Я шёл и смотрел на небо, впервые за долгое время снова увидев, какое же здесь бывает чистое небо, звёзд так много, что не надо и Луны, да она и делась куда-то, не надо её, чтобы ночью было более-менее светло и без фонарей. Прям как в городе моего детства, в заполярном моём любимом городе Игарка.
Увлечение это (писать книгами) хорошее, и человек тоже. Но я бы не стал, совсем не понимаю, пробовал не книгами, а так, в сборниках. Никогда не трогало, а даже мешало. Отвечать на вопросы потом нужно. Или вспоминать, что то и то написал. Дело в том, что книги больше сами по себе, где попало и с кем попало, и отвечать за них не хочется, а приходится. А если от них совсем дистанцироваться - то совсем не понимаю, зачем они. А вот человек понимает, и такое, то есть, бывает увлечение, хобби. А у меня иначе. Публиковав что-то, я не получал удовольствия. То есть, вообще ничего, кроме траты сил.

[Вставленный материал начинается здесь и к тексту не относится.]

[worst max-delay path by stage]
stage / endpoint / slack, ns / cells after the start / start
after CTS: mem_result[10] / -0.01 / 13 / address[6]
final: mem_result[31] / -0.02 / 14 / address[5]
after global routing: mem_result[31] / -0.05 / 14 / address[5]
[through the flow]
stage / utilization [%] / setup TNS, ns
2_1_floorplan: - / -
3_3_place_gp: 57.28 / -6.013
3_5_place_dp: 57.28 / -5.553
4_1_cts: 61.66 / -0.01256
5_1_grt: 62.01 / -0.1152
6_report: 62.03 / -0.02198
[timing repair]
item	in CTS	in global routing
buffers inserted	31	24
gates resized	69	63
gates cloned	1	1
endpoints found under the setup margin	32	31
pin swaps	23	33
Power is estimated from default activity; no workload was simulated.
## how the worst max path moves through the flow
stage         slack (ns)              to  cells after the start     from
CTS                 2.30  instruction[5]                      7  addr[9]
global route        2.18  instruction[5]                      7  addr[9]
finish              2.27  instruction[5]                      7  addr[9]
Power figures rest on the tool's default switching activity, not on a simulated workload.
<file path="/design/flow/run.sh">
#!/bin/bash
# OpenROAD 26Q1-2900-gdf79404cd8, Yosys 0.63+post, stock flow scripts
make -C /OpenROAD-flow-scripts/flow DESIGN_CONFIG=/design/flow/config.mk WORK_HOME=/design/flow/orfs finish
</file>
<file path="/design/flow/config.mk">
export PLATFORM = sky130hd
export DESIGN_NAME = instrcution_decode
export DESIGN_NICKNAME = instrcution_decode
export VERILOG_FILES = /design/flow/design.v
export SDC_FILE = /design/flow/constraint.sdc
export NUM_CORES = 4
export LEC_CHECK = 1
export CORE_UTILIZATION = 40
</file>
<file path="/design/flow/constraint.sdc">
current_design instrcution_decode

set clk_period 13.3
set clk_io_pct 0.2

create_clock -name clk0 -period $clk_period [get_ports {clk}]

set non_clock_inputs [all_inputs -no_clocks]
set_input_delay [expr $clk_period * $clk_io_pct] -clock clk0 $non_clock_inputs
set_output_delay [expr $clk_period * $clk_io_pct] -clock clk0 [all_outputs]
</file>
==> /design/flow/design.v <==
module powerOn(
    input clk, rst,
    input en,
    output done,
    output reg melody
    );
    localparam SIM_MODE = 0;     
    localparam IDLE=0, BEEP_1K=1, BEEP_2K=2, BEEP_3K=3, BEEP_4K=4, SILENT=5, DONE=6;
    reg [2:0] cState, nState;
    reg [31:0] cnt, period;
    reg [31:0] beepCnt, beepFreq;
    always @(posedge clk, posedge rst) begin
        if (rst) cState <= IDLE;
        else cState <= nState;
    end
    always @(*) begin
        nState = cState;
        period = 0;
        beepFreq = 0;
        case (cState)
            IDLE: begin
                if (en) nState = BEEP_1K;
            end
            BEEP_1K: begin
                period = SIM_MODE? 700 : 70_000_000;     
                beepFreq = SIM_MODE? 50 : 50_000;        
                if (cnt == 0) nState = BEEP_2K;
            end
            BEEP_2K: begin
                period = SIM_MODE? 700 : 70_000_000;
                beepFreq = SIM_MODE? 25 : 25_000;        
                if (cnt == 0) nState = BEEP_3K;
            end
            BEEP_3K: begin
                period = SIM_MODE? 700 : 70_000_000;
                beepFreq = SIM_MODE? 17 : 16_667;        
                if (cnt == 0) nState = BEEP_4K;
            end
            BEEP_4K: begin
                period = SIM_MODE? 700 : 70_000_000;
                beepFreq = SIM_MODE? 13 : 12_500;        
                if (cnt == 0) nState = SILENT;
            end
            SILENT: begin
                period = SIM_MODE? 3000 : 300_000_000;     
                if (cnt == 0) nState = DONE;
            end
            DONE: begin
            end
        endcase
    end
    always @(posedge clk, posedge rst) begin
        if (rst) cnt <= 0;
        else begin
            if (nState != cState) cnt <= period;
            else if (cnt != 0) cnt <= cnt - 1;
        end
    end
    always @(posedge clk, posedge rst) begin
        if (rst) begin
            beepCnt <= 0;
            melody <= 0;
        end
        else begin
            if (cState == IDLE || cState == SILENT || cState == DONE) begin
                melody <= 0;
            end
            else if (beepCnt >= beepFreq - 1) begin
                beepCnt <= 0;
                melody <= ~melody;
            end
            else begin
                beepCnt <= beepCnt + 1;
            end
        end
    end
    assign done = (cState == DONE);
endmodule
==> /design/flow/run.sh <==
#!/bin/bash
# OpenROAD 26Q1-2900-gdf79404cd8, Yosys 0.63+post, stock flow scripts
make -C /OpenROAD-flow-scripts/flow DESIGN_CONFIG=/design/flow/config.mk WORK_HOME=/design/flow/orfs finish
==> /design/flow/config.mk <==
export PLATFORM = sky130hd
export DESIGN_NAME = powerOn
export DESIGN_NICKNAME = powerOn
export VERILOG_FILES = /design/flow/design.v
export SDC_FILE = /design/flow/constraint.sdc
export NUM_CORES = 4
export LEC_CHECK = 1
export CORE_UTILIZATION = 50
==> /design/flow/constraint.sdc <==
current_design powerOn

set clk_period 8.1
set clk_io_pct 0.2

create_clock -name clk0 -period $clk_period [get_ports {clk}]

set non_clock_inputs [all_inputs -no_clocks]
set_input_delay [expr $clk_period * $clk_io_pct] -clock clk0 $non_clock_inputs
set_output_delay [expr $clk_period * $clk_io_pct] -clock clk0 [all_outputs]
==> run notes <==
Entry: Yosys synthesis followed by OpenROAD place and route.

Routing:
- The run gives the wire length reported by the detailed router as just over 10000 um.
- Per the detail_route report, DRC violations left total 0.
- The final route contains between 3000 and 4000 vias.
- Dividing the detail-routed wire length by the instance count gives around 16 um.
- The run gives the number of antenna diodes as 0.
- The first TritonRoute pass finished after 4 iterations.
- The run puts the initial detailed-routing violation count at 155.
- Nets still carrying antenna violations after routing amount to 0.
- Dividing the detail-routed via count by the number of cells gives 5.87.

Final timing:
- The final max-slew violation count recorded for this run is 0.
- Per the slew report, the remaining headroom to the max-slew limit stands at 0.383.
- After layout, the minimum clock period comes to roughly 3700 ps.
- The run puts the top achievable clock speed at between 200 and 300 MHz.
- The run puts the transition time of the tightest slew-check pin at 917 ps.
- The run gives the total negative slack as 0 ps.
- The run puts the clock tree skew after final layout at around 10 ps.
- Endpoints failing hold in the final report were tallied at 0.
- The run puts the number of setup violations in the final report at 0.
- The run puts the setup slack after layout at ~4400 ps.
- Setup repair after global routing left no endpoint under its margin.
- The run puts the ratio of final minimum period to clock period at 0.463.

Pwr:
- Per the power-grid run, VDD falls by no more than just over 70 uV.
- The script computed a power per unit cell area of 126 nW/um2.
- The run gives the total leakage power as approximately 2.3 nW.

Yosys:
- The run gives the adder and majority cell fraction of the synthesized area as 0.0950.
- The run gives the number of standard cells reported by yosys as 525.
- After synthesis, the largest family of logic cells by area is simple AND/OR/NAND/NOR gates.
- The run puts the post-synthesis mux area share at 0.00217.
- Each instance of the synthesized netlist takes up on average about 8.8 um2.
- The run puts the total number of yosys warnings at 1.
- The synthesis stat section lists a flop and latch total of 68.
- The synthesis report names the predominant flop master as sky130_fd_sc_hd__dfrtp_1.
- For this run, asynchronously set or reset flops after synthesis account for 1.00.
- The run puts the post-synthesis share of cell area spent on and, or, nand and nor gates at 0.243.
- The chip area line in the Yosys stat output reads roughly 4600 um2.
- The run puts the area fraction in compound gates at 0.163.
- The synthesized netlist occupies a cell area of roughly 4600 um2.
- Per the synthesis report, the number of distinct cell types is around 55.
- Counting flops with a built-in enable in the synthesized netlist gives 0.
- The run gives the cell count after synthesis as 525.
- The run gives the part of the Yosys area used for sequential elements as 0.369.
- The run gives the xor and xnor area share after synthesis as 0.0931.

Cells and area:
- The run gives the final instance area as 4970 um2.
- In this run the layout overhead on the synthesized area is reported as 7.90%.
- By instance count after routing, the leading logic cell types are sky130_fd_sc_hd__dfrtp_1 (68), sky130_fd_sc_hd__nor2_1 (47), sky130_fd_sc_hd__nand2_1 (45), sky130_fd_sc_hd__xnor2_1 (38), sky130_fd_sc_hd__o21ai_0 (36).
- The run puts the final non-filler cell total at roughly 640.
- The run gives the fraction of layout instances using a drive strength above 1 as 0.0882.
- By instance count after routing, the leading logic cell type is sky130_fd_sc_hd__dfrtp_1.

Min path:
- The worst hold path terminates at melody.
- The run puts the cell depth of the worst min-delay path at 1.
- The run gives the startpoint of the lowest-slack hold path as melody.
- According to the hold report, the worst path is of the flop to flop type.

Setup path:
- The run gives the endpoint arrival time on the critical path as approximately 4000 ps.
- The run gives the reg2reg setup slack as roughly 4400 ps.
- STA puts the critical path data required time at around 8300 ps.
- STA lists the startpoint of the worst register-to-register path as cState[1].
- The run gives the delay of the slowest cell on the worst path as between 500 and 600 ps.
- STA classifies the critical path endpoint as a flop.
- The run gives the largest fanout of any net on the critical path as 40.
- Per the timing report, the most critical flop-to-flop path finishes at beepCnt[19].
- STA classifies the critical path startpoint as a flop.
- The cell sequence reported for the critical path is nor2_2 -> buf_4 -> xnor2_1 -> inv_1 -> ha_1 -> ha_1 -> nand2_1 -> nor4_1 -> nand2_1 -> a21oi_1 -> o31a_1 -> buf_4 -> o21ai_0 -> a22o_1.
- The timing report shows that the slowest cell on the worst path is sky130_fd_sc_hd__dfrtp_1.
- The run puts the number of cells traversed by the worst register-to-register path at 14.
- In the setup report, the worst path falls into the class flop to flop.

Placed design:
- The run puts the HPWL reported at the end of detailed placement at 7150 um.
- The placement stage leaves a total instance area of ~4800 um2.
- The run gives the routability-driven placement congestion ratio as roughly 0.84.
- The run puts the setup slack at placement at ~4400 ps.
- The run puts the number of cells in the design after placement at around 630.
- The run puts the number of input and output port buffers inserted at 4.

CTS:
- The run puts the number of setup buffers added after CTS at 0.
- CTS placed an instance of sky130_fd_sc_hd__clkbuf_8 at the clock tree root.
- The run puts the CTS buffer count at 9.
- The run puts the number of buffers on the longest clock path at 2.
- The report puts the hold buffer count at CTS at 0.
- The run puts the latest clock arrival within the worst-skew pair at around 350 ps.
- The run gives the clock-pin slew of the registers on the worst-case setup and hold paths as approximately 80 ps.
- Post-CTS repair changed the size of 0 cells.
- The run gives the total clock sinks as 68.
- TritonCTS built the clock tree.
- The run puts the number of levels the H-tree was split into at 3.

Floorplanning:
- The run puts the die width at just under 100 um.
- The run gives the die area as 9610 um2.
- The run gives the y dimension of the die as between 90 and 100 um.
- The run puts the initial standard-cell utilization of the core at 0.524.
- The run gives the row count as 34.
- The run gives the placeable core region as 8810 um2.
- The floorplan report gives the top-level pin count as 5.

Run:
- In this run the maximum-capacitance check reported violations numbering 0.
- The run puts the number of warnings in the stage logs at 26.

Global routing:
- The run puts the global-route usage over all layers at 0.232.
- The run puts the number of antenna violations at the first check in global routing at 0.
- The run gives the maximum number of pins on one net before global-route repair as ~44.
- The total overflow left after global routing is 0.
- The run gives the global-route wire length before repair as between 15000 and 20000 um.
- The run gives the via count of the first global-routing pass as 3475.

Status:
- The flow ran to the end, and the final reports show no timing, DRC or antenna violations.
-- cell type report --
cell class | count | area, um2
inverters | 20 | 75.1
clock buffers | 10 | 128
fillers | 771 | 3830
well taps | 108 | 135
repair buffers | 14 | 115
flip-flops and latches | 68 | 1700
multi-input cells | 415 | 2760
clock inverters | 6 | 65.1
-- through the flow --
stage	power [mW]	utilization	hold WS [ps]
after floorplan	0.351	-	429
after global placement	0.355	0.543	462
after CTS	0.636	0.565	487
final	0.628	0.565	484
after global routing	0.654	0.565	502
after detailed placement	0.355	0.543	476
-- worst max-delay path by stage --
stage | from | endpoint | slack, ps | cells after the start
CTS | cState[1] | beepCnt[19] | 4350 | 14
global route | cState[1] | beepCnt[19] | 4060 | 14
finish | cState[1] | beepCnt[19] | 4350 | 14
-- critical path: cells and delay by family (launching register included) --
family	cells	cell delay (ps)
AOI/OAI and AO/OA	4	800
DFF	1	560
adders and majority gates	2	570
buffers and inverters	3	760
xor gates and xnor gates	1	200
and+or+nand+nor	4	750
-- synthesized netlist by cell type, drive strengths merged (6+ instances only) --
cell type / number / area, um2
nor4: 13 / 93.8
a21oi: 34 / 174
a22o: 6 / 52.6
dfrtp: 68 / 1700
nand2: 45 / 169
xnor2: 38 / 333
inv: 20 / 75.1
clkbuf: 17 / 63.8
ha: 35 / 438
nor3b: 7 / 52.6
nand3: 22 / 110
nor2: 48 / 180
xor2: 11 / 96.3
a21o: 17 / 128
or3: 16 / 110
nor3: 18 / 90.1
and3: 6 / 37.5
nand4: 11 / 68.8
o21ai: 40 / 200
-- routing by layer --
layer / vias up / routed length (um) / global-route usage
met4: 0 / 109 / 0.0221
met2: 67 / 4260 / 0.337
met3: 9 / 449 / 0.0414
li1: 1888 / - / -
met5: - / 0 / 0
met1: 1800 / 5250 / 0.387
-- where the power goes --
group	switching, mW	internal, mW	total [mW]
clock	0.138	0.142	0.280
combinational	0.00725	0.00137	0.00862
sequential	0	0.339	0.339
-- logic make-up (layout without fill, tap and decap cells) --
kind of cell	count (synthesis)	in the layout
AOI/OAI and AO/OA	119	119
xor gates and xnor gates	49	49
adders and majority gates	35	35
buffers and inverters	42	50
DFF	68	68
muxes	1	1
and+or+nand+nor	211	211
-- state kept, by name, indices dropped and copies added (netlist names) --
name / count
beepCnt: 32
cState: 3
cnt: 32
melody: 1
Power figures rest on the tool's default switching activity, not on a simulated workload.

Я не понял удовольствия этого человека от его книг и от его деятельности по написанию, но понял, как-то смутно, но, кажется, понял, что хобби бывают, образ жизни с хобби. Иногда бывают встречи и беседы, недолгие и интересные, на разных языках и совсем бессодержательные потому. Но интересные тем, что в мире, оказывается, много непонятного, и одновременно тем, что можно попытаться пересекаться, но это совершенно не получается далее, чем разговориться на один раз.
А вот если бы я работал врачом или инженером, я бы очень хотел публиковаться, труды, открытия, приёмы строительства, операций. Это я понимаю. В таких отраслях вопросы конечны и книгу хочется указать как свою. До сих пор горжусь участием в методичке по художественному вырезанию в детском саду, мне удалось человеческим языком описать некоторые приёмы и извороты рук при вырезании снежинок, когда я учился в педагогическом училище. Это не шутка, это сущая правда. А вот пара рассказов про жизнь, опубликованные, я рад, что один под придуманным именем, а другой анонимно в анонимном сборнике, так как я не понимаю, зачем нужно имя автора, если это не заслуженная методичка по вырезанию снежинок и подобное.